Internally, the Treatise’s endpaper features an eighteenth century engraved illustration of Mary, a feature of unknown origins and specific to this copy from the St Andrews collection. Decorative fleurons are scattered throughout this edition of the text, on the pages respectively indicating the beginning of each “book” and the Preface. The economic landscape of the 18th century gave rise to the trend of book-collecting and the engraved illustration of Mary Stewart is characteristic of the additions often made to older texts during his period, in the belief that the more decorative and elaborate the text was, the better. The fact that this text was not only deemed valuable enough to become a collector’s item, but also received decorative treatment and a new binding, alludes to the significance of Lesley’s work and the fascination with Mary Queen of Scots which has persevered throughout the centuries since her death.

 

Title page
Inserted paste-down in TypNL.B71MP with title page featuring author, publication location and date

 

The second book within the text, “Concerning the Succession”, received the most attention contemporarily, owing to the contemporary political tensions surrounding the inheritance of the English crown. In the midst of potential marriage arrangements between Elizabeth and various European nobles, the debate concerning Mary Stuart’s position in the line of succession and the subsequent question of where her son, James VI, now sat following Mary’s deposition, the matter of the English succession was widely debated and hotly contested. The third book (declaring that “The Regiment of Women is Conformable to the lawe of God and Nature”) was largely ignored in a political climate which was generally hostile to female rule, as exemplified in the works of John Knox and George Buchanan. The first, the “Defence of the Honour of…Marie Queene of Scotlande”, was reprinted only once in Lesley’s lifetime, yet went on to formulate “the basis of much later pro-Marian writing” as one of the only contemporary works committed to defending Mary in opposition to those who aimed to blacken her character and her reputation.
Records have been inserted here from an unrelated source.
Source: an optimization exercise on an open RTL-to-GDS flow (aim: small area). Production flows keep margins and buffers that such runs may drop.
Only simulation tests tie the RTL to the original design; equivalence was not proved.
No activity file was given, so power comes from the tool's default toggle rates.

// MIPS
module MIPS(i_clk, i_arst, o_pc_cur, o_pc_next, i_instr, o_mem_addr, o_mem_wdata, o_mem_we, i_mem_rdata);
Settings: LEC_CHECK=0, CAP_MARGIN=20, CORE_MARGIN=2, CORE_UTILIZATION=50, GPL_TIMING_DRIVEN=0, SETUP_SLACK_MARGIN=0.6, SLEW_MARGIN=20; clock period 14.0 ns.
standard.sh (not shown) runs the stock make flow with config.mk's settings and CLKGATE_MAP_FILE= SYNTH_SCRIPT=/design/flow/synth_recipe.tcl, a recipe that flattens the netlist after the stock synthesis.
==> flow/flow/run.sh <==
#!/bin/bash
# Own layout flow: the standard ORFS flow (standard.sh), with these changes:
#  - port buffers of the smallest buffer cell (buf_1);
#  - the repair of slew and capacitance after placement uses small cells (flow/resize_pre.tcl);
#  - clock tree of clkbuf_4 in clusters of up to 8 sinks, without dummy loads.
# Each tool writes its full output to its own log under orfs/logs/; make's output goes to
# flow_make.log in the work folder.
set -euo pipefail
WORK=$(cd "$(dirname "$0")/.." && pwd)
cd "$WORK"

CORE="$WORK/flow_synth_core.tcl"
awk -v gates="$WORK/flow/read_port_gates.v" -v abcs="$WORK/flow/abc_area.script" '
	/^read_checkpoint .*1_1_yosys_canonicalize.rtlil/ {
		print; print "delete read_port"; print "read_verilog -overwrite " gates; n1++; next }
	/^  log_cmd abc \{\*\}\$abc_args$/ {
		print "  log_cmd abc -script " abcs " {*}[lrange $abc_args 2 end]"; n2++; next }
	{ print }
	END { if (n1 != 1 || n2 != 1) exit 1 }' "$FLOW_HOME/scripts/synth.tcl" > "$CORE"
sed "s|source \$::env(SCRIPTS_DIR)/synth.tcl|source $CORE|" "$WORK/synth_recipe.tcl" > "$WORK/flow_synth.tcl"
grep -q "flow_synth_core.tcl" "$WORK/flow_synth.tcl"

export PRE_RESIZE_TCL="$WORK/flow/resize_pre.tcl"
export BUFFER_PORTS_ARGS="-buffer_cell sky130_fd_sc_hd__buf_1"
export CTS_ARGS="-sink_clustering_enable -repair_clock_nets -dont_use_dummy_load -buf_list {sky130_fd_sc_hd__clkbuf_4} -sink_clustering_size 8 -sink_clustering_max_diameter 40"

bash "$WORK/standard.sh" SYNTH_SCRIPT="$WORK/flow_synth.tcl" SYNTH_OPERATIONS_ARGS=-noshare ADDER_MAP_FILE= \
	${FLOW_TARGET:-finish} > "$WORK/flow_make.log" 2>&1
[[ -n "${FLOW_TARGET:-}" ]] || test -s "$WORK/out/final.def"
==> flow/flow/abc_area.script <==
strash
&get -n
&st
&syn2
&dch -f
&nf -a -R 1000
&st
&syn2
&dch -f
&nf -a -R 1000
&st
&dch -f
&nf -a -R 1000
&put
topo
Other scripts of this flow, unchanged in this note and not shown: flow/flow/read_port_gates.v, flow/flow/resize_pre.tcl
Edit:
--- a/flow/flow/run.sh
+++ b/flow/flow/run.sh
@@ -5 +5 @@
-#  - clock tree of clkbuf_4 in clusters of up to 8 sinks, without dummy loads.
+#  - clock tree of clkbuf_4 in clusters of up to 9 sinks, without dummy loads.
@@ -25 +25 @@
-export CTS_ARGS="-sink_clustering_enable -repair_clock_nets -dont_use_dummy_load -buf_list {sky130_fd_sc_hd__clkbuf_4} -sink_clustering_size 8 -sink_clustering_max_diameter 40"
+export CTS_ARGS="-sink_clustering_enable -repair_clock_nets -dont_use_dummy_load -buf_list {sky130_fd_sc_hd__clkbuf_4} -sink_clustering_size 9 -sink_clustering_max_diameter 40"
--- a/flow/config.mk
+++ b/flow/config.mk
@@ -8 +8 @@
-export CAP_MARGIN = 20
+export CAP_MARGIN = 10
@@ -13 +13 @@
-export SLEW_MARGIN = 20
+export SLEW_MARGIN = 10
=> The changed run ran to the end with no violations. Area after synthesis is unchanged. First-iteration DRC count went down by a few percent. Sequential power hardly moves. Hold slack hardly moves. Worst setup slack gets worse by 0.11 ns. Final area went down slightly. Clock power went down by a few percent. Register-to-register slack gets worse by 0.46 ns. Non-clock buffer count went down by 17. Count of clock-buffer cells in the layout went down by 8.
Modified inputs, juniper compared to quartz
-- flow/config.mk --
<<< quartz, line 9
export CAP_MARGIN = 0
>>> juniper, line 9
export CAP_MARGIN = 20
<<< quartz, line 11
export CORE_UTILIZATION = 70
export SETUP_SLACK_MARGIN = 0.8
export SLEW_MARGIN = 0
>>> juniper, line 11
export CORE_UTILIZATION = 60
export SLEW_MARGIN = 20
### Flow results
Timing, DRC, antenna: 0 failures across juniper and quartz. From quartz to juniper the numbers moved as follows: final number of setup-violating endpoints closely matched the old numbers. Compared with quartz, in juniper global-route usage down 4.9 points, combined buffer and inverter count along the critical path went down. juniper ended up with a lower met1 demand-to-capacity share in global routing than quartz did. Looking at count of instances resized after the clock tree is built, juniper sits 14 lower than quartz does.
Overall, having been unable to restore her crown as one of her primary representatives during her initial trial in 1568, the Treatise represents Lesley’s commitment to the reparation of Mary’s reputation; at risk of his own personal safety, Lesley worked tirelessly to provide an alternative narrative to the life of Mary Stuart, creating a text which campaigned on behalf of Mary’s character, her claim to the English crown and her capacity to rule, irrespective of gender.”